Support us on Patreon and get FREE downloads and other great rewards: patreon.com/AlilaMedicalMedia
All images/videos by Alila Medical Media are for information purposes ONLY and are NOT intended to replace professional medical advice, diagnosis or treatment. Always seek the advice of a qualified healthcare provider with any questions you may have regarding a medical condition.
Eczema, or dermatitis, is a group of conditions characterized by inflammation of the skin. Among the many types of dermatitis, the most common is atopic dermatitis, also known as atopic eczema. Very often, when not specified otherwise, the term “eczema” is used to describe the atopic type.
Symptoms of atopic dermatitis include rashes, redness, scaling, and occasionally small blisters. Depending on the patient’s age, these patches may appear on the face, scalp, neck, inside the elbows, behind the knees, on the buttocks, hands and feet. The condition evolves in the form of recurrent inflammatory flare-ups followed by periods of remission. Flare ups can be triggered upon contact with irritants such as soap, detergents, rough fabric or certain foods. A dry atmosphere, changes in temperature, dental eruptions and stress are also common triggers. Over time, the skin can become thickened, bumpy and constantly itch, even when the inflammation is not flaring up. Atopic eczema usually starts in early childhood and MAY last into adult life. Most children outgrow the disease with age but their skin may remain dry and easily irritable.

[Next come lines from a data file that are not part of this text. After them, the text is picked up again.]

What follows belongs to an exercise in optimizing a design on an open flow for small area, a short achievable clock period and few clock cycles per item; a production flow would make more cautious choices. Where RTL was checked, it was by simulation tests only, not by an equivalence proof against the original. Power is estimated from default activity; no workload was simulated.

Setup of the reference run:
Design ble_rx_deframer, start of the top module:
module ble_rx_deframer (
    input  wire        clk,
    input  wire        rst,             
    input  wire [31:0] cfg_aa,
    input  wire        cfg_phy2m,       
    input  wire [5:0]  cfg_channel,
    input  wire        cfg_whiten,
    input  wire [23:0] cfg_crc_init,
    input  wire        bit_valid,
    input  wire        bit_data,
    input  wire        bit_last,
    output wire        bit_ready,
    output reg         pdu_valid,
    output wire [7:0]  pdu_data,
    output wire        res_valid,
    output wire [11:0] res_flags,
    output wire [15:0] res_sync_pos,
    output wire [31:0] res_aa,
    output wire [15:0] res_hdr,
    output wire [7:0]  res_pdu_len,
    output wire [23:0] res_crc,
    output wire [23:0] res_crc_rx,
    output wire [15:0] res_nbits
);
Size in the first run: ~210 flip-flops, ~230 I/O pins, ~8900 um2 of cells after synthesis.
Settings: LEC_CHECK=0, CAP_MARGIN=20, CORE_MARGIN=2, CORE_UTILIZATION=60, PLACE_DENSITY=0.75, SLEW_MARGIN=20; clock period 8.5 ns.
standard.sh (not shown) runs the stock make flow with config.mk's settings and CLKGATE_MAP_FILE= SYNTH_SCRIPT=/design/flow/synth_recipe.tcl, a recipe that flattens the netlist after the stock synthesis.
==> flow/flow/run.sh <==
#!/bin/bash
# Standard ORFS layout (the standard.sh) with: plain buf_1 cells as the
# port buffers, a larger setup margin for the resizer's timing repair, and a
# clock tree of clkbuf_8 buffers without dummy loads.
set -euo pipefail
cd "$(dirname "${BASH_SOURCE[0]}")/.."
export BUFFER_PORTS_ARGS="-buffer_cell sky130_fd_sc_hd__buf_1"
export SETUP_SLACK_MARGIN=5.45
export CTS_ARGS="-sink_clustering_enable -repair_clock_nets -dont_use_dummy_load -buf_list sky130_fd_sc_hd__clkbuf_8 -sink_clustering_size 16 -sink_clustering_max_diameter 60"
bash standard.sh > standard.log 2>&1
Setup changes, the reference run to the trial run
-- flow/flow/run.sh --
<<< the reference run, line 8
export SETUP_SLACK_MARGIN=5.45
export CTS_ARGS="-sink_clustering_enable -repair_clock_nets -dont_use_dummy_load -buf_list sky130_fd_sc_hd__clkbuf_8 -sink_clustering_size 16 -sink_clustering_max_diameter 60"
bash standard.sh > standard.log 2>&1
>>> the trial run, line 8
export SETUP_SLACK_MARGIN=5.45
export CTS_ARGS="-sink_clustering_enable -repair_clock_nets -dont_use_dummy_load -buf_list sky130_fd_sc_hd__clkbuf_8 -sink_clustering_size 16 -sink_clustering_max_diameter 60 -root_buf sky130_fd_sc_hd__clkbuf_16 -distance_between_buffers 1000 -branching_point_buffers_distance 1000"
bash standard.sh > standard.log 2>&1
## What came out
Lower insertion delay to the later sink of the worst-skew pair goes to the trial run over the reference run.
Relative to the reference run, the final cell area reported for the trial run is higher.
Combinational cell fraction of total power is higher on the reference run
No run of this note included a check of the RTL's function; only the layout flow was run.


ble_rx_deframer, a different RTL version from the one above (not shown whole).
Size in the first run: roughly 840 cells after synthesis, ~200 flip-flops, ~0.0092 mm^2 of cells after synthesis.
clock: 8.5 ns
lec_check: 0
cap_margin: 20
core_margin: 2
core_utilization: 40
place_density: 0.6
setup_slack_margin: 4.0
slew_margin: 20
run.sh (not shown) runs the stock make flow with config.mk's settings and CLKGATE_MAP_FILE= SYNTH_SCRIPT=/design/flow/synth_recipe.tcl, a recipe that flattens the netlist after the stock synthesis.
Stock flow here: none of the scripts above is used.
Then changed:
Settings changed: SETUP_SLACK_MARGIN 4.0 to default.
Result: Synthesized cell count stays the same. Wire length shrinks by 1.1%. Clock skew barely changes. Design area is lower by 1.2%. Clock power is higher by about 2%. Sequential power stays flat. Global-route usage is lower by 0.15 points.
No functional check of the RTL was part of any run of this note.


Another version of the RTL of ble_rx_deframer (not shown whole).
Size in the first run: roughly 770 cells after synthesis, roughly 230 I/O pins, about 0.0087 sq mm of cells after synthesis.
clock: 8.5 ns
lec_check: 0
cap_margin: 20
core_margin: 2
core_utilization: 40
place_density: 0.6
slew_margin: 20
standard.sh (not shown) runs the stock make flow with config.mk's settings and CLKGATE_MAP_FILE= SYNTH_SCRIPT=/design/flow/synth_recipe.tcl, a recipe that flattens the netlist after the stock synthesis.
==> flow/flow/run.sh <==
#!/bin/bash
# Standard ORFS layout (the standard.sh), with plain buf_1 cells as the
# port buffers instead of the default delay-buffer cell, and a larger setup
# margin for the resizer's timing repair.
set -euo pipefail
cd "$(dirname "${BASH_SOURCE[0]}")/.."
export BUFFER_PORTS_ARGS="-buffer_cell sky130_fd_sc_hd__buf_1"
export SETUP_SLACK_MARGIN=5.6
bash standard.sh > standard.log 2>&1
Testbench counts at the start, summed over its fixed seeds: cycles 147,147, bits 146,743.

Atopic dermatitis is an allergic disease. The cause is unknown but it is likely to involve genetic and environmental factors. Atopic eczema often runs in families whose members also tend to develop hay fever, asthma and certain food allergies. Most notable is the gene that encodes for filaggrin, a protein involved in water retention and is responsible for the skin barrier function. Mutations in the filaggrin gene cause dry skin and, as a result, a strong susceptibility to the disease. Eczema is NOT contagious.
There is no cure for atopic dermatitis. Treatments aim to relieve symptoms, reduce frequency of flare ups and prevent skin infection. A treatment plan may include:
– Lifestyle changes: bathe at least once a day but avoid soaps; wear silk clothing and avoid wool; avoid allergy triggers.
– Skincare: use oil-based, fragrance-free moisturizers to keep the skin hydrated during remissions.
– Medications: anti-inflammatory drugs such as steroid creams can be used during flare-ups. Antibiotics may be required if skin infection occurs.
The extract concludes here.